:: Input data
## src/sv/lds_pkg.sv

```systemverilog
// ----------------------------------------------------------------------------
// lds_pkg
// Shared word types and fixed constants for the longest distinct run block.
// ----------------------------------------------------------------------------
`default_nettype none

package lds_pkg;

    // widths fixed by the interface
    localparam int CHAR_W    = 8;
    localparam int OUT_LEN_W = 16;

    // reported lengths saturate here
    localparam logic [OUT_LEN_W-1:0] LEN_MAX = {OUT_LEN_W{1'b1}};

    // input word: one byte of the string
    typedef struct packed {
        logic [CHAR_W-1:0] char_value;
        logic              start_new;
    } t_in_word;

    // output word: one result per byte
    typedef struct packed {
        logic [OUT_LEN_W-1:0] window_length;
        logic [OUT_LEN_W-1:0] best_length;
        logic                 length_overflow;
    } t_out_word;

endpackage

`default_nettype wire

```

## src/sv/lds_ram.sv

```systemverilog
// ----------------------------------------------------------------------------
// lds_ram
// Simple dual-port synchronous RAM, one write and one registered read port.
// A read at the address being written returns the old contents.
// ----------------------------------------------------------------------------
`default_nettype none

module lds_ram #(
    parameter int WIDTH = 16,
    parameter int DEPTH = 256
) (
    input  wire logic                     i_clk,
    input  wire logic                     i_we,
    input  wire logic [$clog2(DEPTH)-1:0] i_waddr,
    input  wire logic [WIDTH-1:0]         i_wdata,
    input  wire logic                     i_re,
    input  wire logic [$clog2(DEPTH)-1:0] i_raddr,
    output logic      [WIDTH-1:0]         o_rdata
);

    logic [WIDTH-1:0] r_mem [DEPTH];

    // write port
    always_ff @(posedge i_clk) begin
        if (i_we) begin
            r_mem[i_waddr] <= i_wdata;
        end
    end

    // registered read port
    always_ff @(posedge i_clk) begin
        if (i_re) begin
            o_rdata <= r_mem[i_raddr];
        end
    end

endmodule

`default_nettype wire

```

## src/sv/longest_distinct_run.sv

```systemverilog
// ----------------------------------------------------------------------------
// longest_distinct_run
// Streaming longest run of distinct symbols over a byte stream.
// ----------------------------------------------------------------------------
// The block takes one byte per clock and returns, for each byte, the length
// of the run of distinct symbols ending at that byte, the best such length in
// the current string and a sticky overflow flag. An accepted byte is held in
// the compute stage, then its result in the output register. Throughput is one
// word per cycle while neither side stalls, set by the single read-modify-write
// of the last-position RAM, whose registered read is covered by forwarding the
// position written at the same edge as the read. Seen flags live in flip-flops
// so that start_new clears them together; no clearing pass is needed after
// reset. Either side may stall at any time; ready falls only when both the
// compute stage and output register hold words and the output is not taken.
// ----------------------------------------------------------------------------
`default_nettype none

module longest_distinct_run
    import lds_pkg::*;
#(
    parameter int ALPHABET_BITS = 8,
    parameter int POS_BITS      = 16
) (
    input  wire logic      i_clk,
    input  wire logic      i_rst_n,
    input  wire logic      i_in_valid,
    output logic           o_in_ready,
    input  wire t_in_word  i_in_word,
    output logic           o_out_valid,
    input  wire logic      i_out_ready,
    output t_out_word      o_out_word
);

    localparam int SYM_COUNT = 1 << ALPHABET_BITS;
    localparam int LW = (POS_BITS + 1 > OUT_LEN_W + 1) ? POS_BITS + 1 : OUT_LEN_W + 1;
    localparam logic [POS_BITS-1:0] POS_MAX = {POS_BITS{1'b1}};

    // symbol index from the incoming byte
    logic [ALPHABET_BITS-1:0] in_sym;
    generate
        if (ALPHABET_BITS <= CHAR_W) begin : g_sym_narrow
            assign in_sym = i_in_word.char_value[ALPHABET_BITS-1:0];
        end else begin : g_sym_wide
            assign in_sym = {{(ALPHABET_BITS - CHAR_W){1'b0}}, i_in_word.char_value};
        end
    endgenerate

    // stage and output registers
    logic                     r_s1_valid;
    logic [ALPHABET_BITS-1:0] r_s1_sym;
    logic                     r_s1_start;
    logic                     r_s1_fwd;
    logic [POS_BITS-1:0]      r_s1_fwd_idx;
    logic                     r_out_valid;
    t_out_word                r_out_word;

    // per-string state
    logic [SYM_COUNT-1:0]     r_seen;
    logic [POS_BITS-1:0]      r_pos;
    logic [POS_BITS-1:0]      r_ws;
    logic [OUT_LEN_W-1:0]     r_best;
    logic                     r_ovf;

    logic                     out_free;
    logic                     s1_done;
    logic                     in_accept;
    logic [POS_BITS-1:0]      ram_rdata;

    // handshake
    assign out_free   = !r_out_valid || i_out_ready;
    assign s1_done    = r_s1_valid && out_free;
    assign o_in_ready = !r_s1_valid || out_free;
    assign in_accept  = i_in_valid && o_in_ready;

    // compute stage
    logic [POS_BITS-1:0]  s1_idx;
    logic                 pos_sat;
    logic [POS_BITS-1:0]  n_pos;
    logic [POS_BITS-1:0]  last_pos;
    logic                 seen_hit;
    logic [POS_BITS:0]    after;
    logic [POS_BITS-1:0]  ws_base;
    logic [POS_BITS:0]    ws_moved;
    logic [POS_BITS-1:0]  n_ws;
    logic [LW-1:0]        len_full;
    logic                 len_sat;
    logic [OUT_LEN_W-1:0] len_out;
    logic [OUT_LEN_W-1:0] best_base;
    logic [OUT_LEN_W-1:0] n_best;
    logic                 n_ovf;
    logic [SYM_COUNT-1:0] n_seen;

    always_comb begin
        s1_idx   = r_s1_start ? '0 : r_pos;
        pos_sat  = !r_s1_start && (r_pos == POS_MAX);
        n_pos    = pos_sat ? POS_MAX : s1_idx + POS_BITS'(1);

        // last position, forwarded when written at the read edge
        last_pos = r_s1_fwd ? r_s1_fwd_idx : ram_rdata;
        seen_hit = !r_s1_start && r_seen[r_s1_sym];
        after    = {1'b0, last_pos} + (POS_BITS + 1)'(1);

        // move window start past the previous occurrence, clamp to index
        ws_base  = r_s1_start ? '0 : r_ws;
        ws_moved = (seen_hit && (after > {1'b0, ws_base})) ? after : {1'b0, ws_base};
        n_ws     = (ws_moved > {1'b0, s1_idx}) ? s1_idx : ws_moved[POS_BITS-1:0];

        // window length with saturation
        len_full = LW'(s1_idx) - LW'(n_ws) + LW'(1);
        len_sat  = len_full > LW'(LEN_MAX);
        len_out  = len_sat ? LEN_MAX : len_full[OUT_LEN_W-1:0];

        best_base = r_s1_start ? '0 : r_best;
        n_best    = (len_out > best_base) ? len_out : best_base;
        n_ovf     = (!r_s1_start && r_ovf) || pos_sat || len_sat;

        // seen flags, cleared by a new string, then marked for this symbol
        n_seen    = (r_s1_start ? '0 : r_seen) | (SYM_COUNT'(1) << r_s1_sym);
    end

    // last-position memory
    lds_ram #(
        .WIDTH (POS_BITS),
        .DEPTH (SYM_COUNT)
    ) u_last_seen (
        .i_clk   (i_clk),
        .i_we    (s1_done),
        .i_waddr (r_s1_sym),
        .i_wdata (s1_idx),
        .i_re    (in_accept),
        .i_raddr (in_sym),
        .o_rdata (ram_rdata)
    );

    // stage control
    always_ff @(posedge i_clk) begin
        if (!i_rst_n) begin
            r_s1_valid <= 1'b0;
        end else if (in_accept) begin
            r_s1_valid <= 1'b1;
        end else if (s1_done) begin
            r_s1_valid <= 1'b0;
        end
    end

    // stage payload and forwarding decision
    always_ff @(posedge i_clk) begin
        if (in_accept) begin
            r_s1_sym     <= in_sym;
            r_s1_start   <= i_in_word.start_new;
            r_s1_fwd     <= s1_done && (r_s1_sym == in_sym);
            r_s1_fwd_idx <= s1_idx;
        end
    end

    // per-string state update
    always_ff @(posedge i_clk) begin
        if (!i_rst_n) begin
            r_seen <= '0;
            r_pos  <= '0;
            r_ws   <= '0;
            r_best <= '0;
            r_ovf  <= 1'b0;
        end else if (s1_done) begin
            r_seen <= n_seen;
            r_pos  <= n_pos;
            r_ws   <= n_ws;
            r_best <= n_best;
            r_ovf  <= n_ovf;
        end
    end

    // output register
    always_ff @(posedge i_clk) begin
        if (!i_rst_n) begin
            r_out_valid <= 1'b0;
        end else if (s1_done) begin
            r_out_valid <= 1'b1;
        end else if (i_out_ready) begin
            r_out_valid <= 1'b0;
        end
    end

    always_ff @(posedge i_clk) begin
        if (s1_done) begin
            r_out_word.window_length   <= len_out;
            r_out_word.best_length     <= n_best;
            r_out_word.length_overflow <= n_ovf;
        end
    end

    assign o_out_valid = r_out_valid;
    assign o_out_word  = r_out_word;

    // the best length never falls below the current window
    a_best_covers_window: assert property (@(posedge i_clk) disable iff (!i_rst_n)
        r_out_valid |-> (r_out_word.window_length <= r_out_word.best_length))
        else $error("best length below window length");

    // a window always holds at least the current byte
    a_window_nonzero: assert property (@(posedge i_clk) disable iff (!i_rst_n)
        r_out_valid |-> (r_out_word.window_length != '0))
        else $error("empty window reported");

    // a new string starts with a window of one
    a_restart_len_one: assert property (@(posedge i_clk) disable iff (!i_rst_n)
        (s1_done && r_s1_start) |=> (r_out_word.window_length == OUT_LEN_W'(1)))
        else $error("restart did not give window of one");

    // overflow stays set within a string
    a_ovf_sticky: assert property (@(posedge i_clk) disable iff (!i_rst_n)
        (s1_done && !r_s1_start && r_ovf) |=> r_out_word.length_overflow)
        else $error("overflow flag dropped within string");

    // input stalls only when both stage and output are full
    a_stall_only_full: assert property (@(posedge i_clk) disable iff (!i_rst_n)
        !o_in_ready |-> (r_s1_valid && r_out_valid && !i_out_ready))
        else $error("input stalled with room downstream");

endmodule

`default_nettype wire

```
::::
Directions
Work through the records above and count the lines that hold the string "else". Please give only that figure.

Result of this exercise
11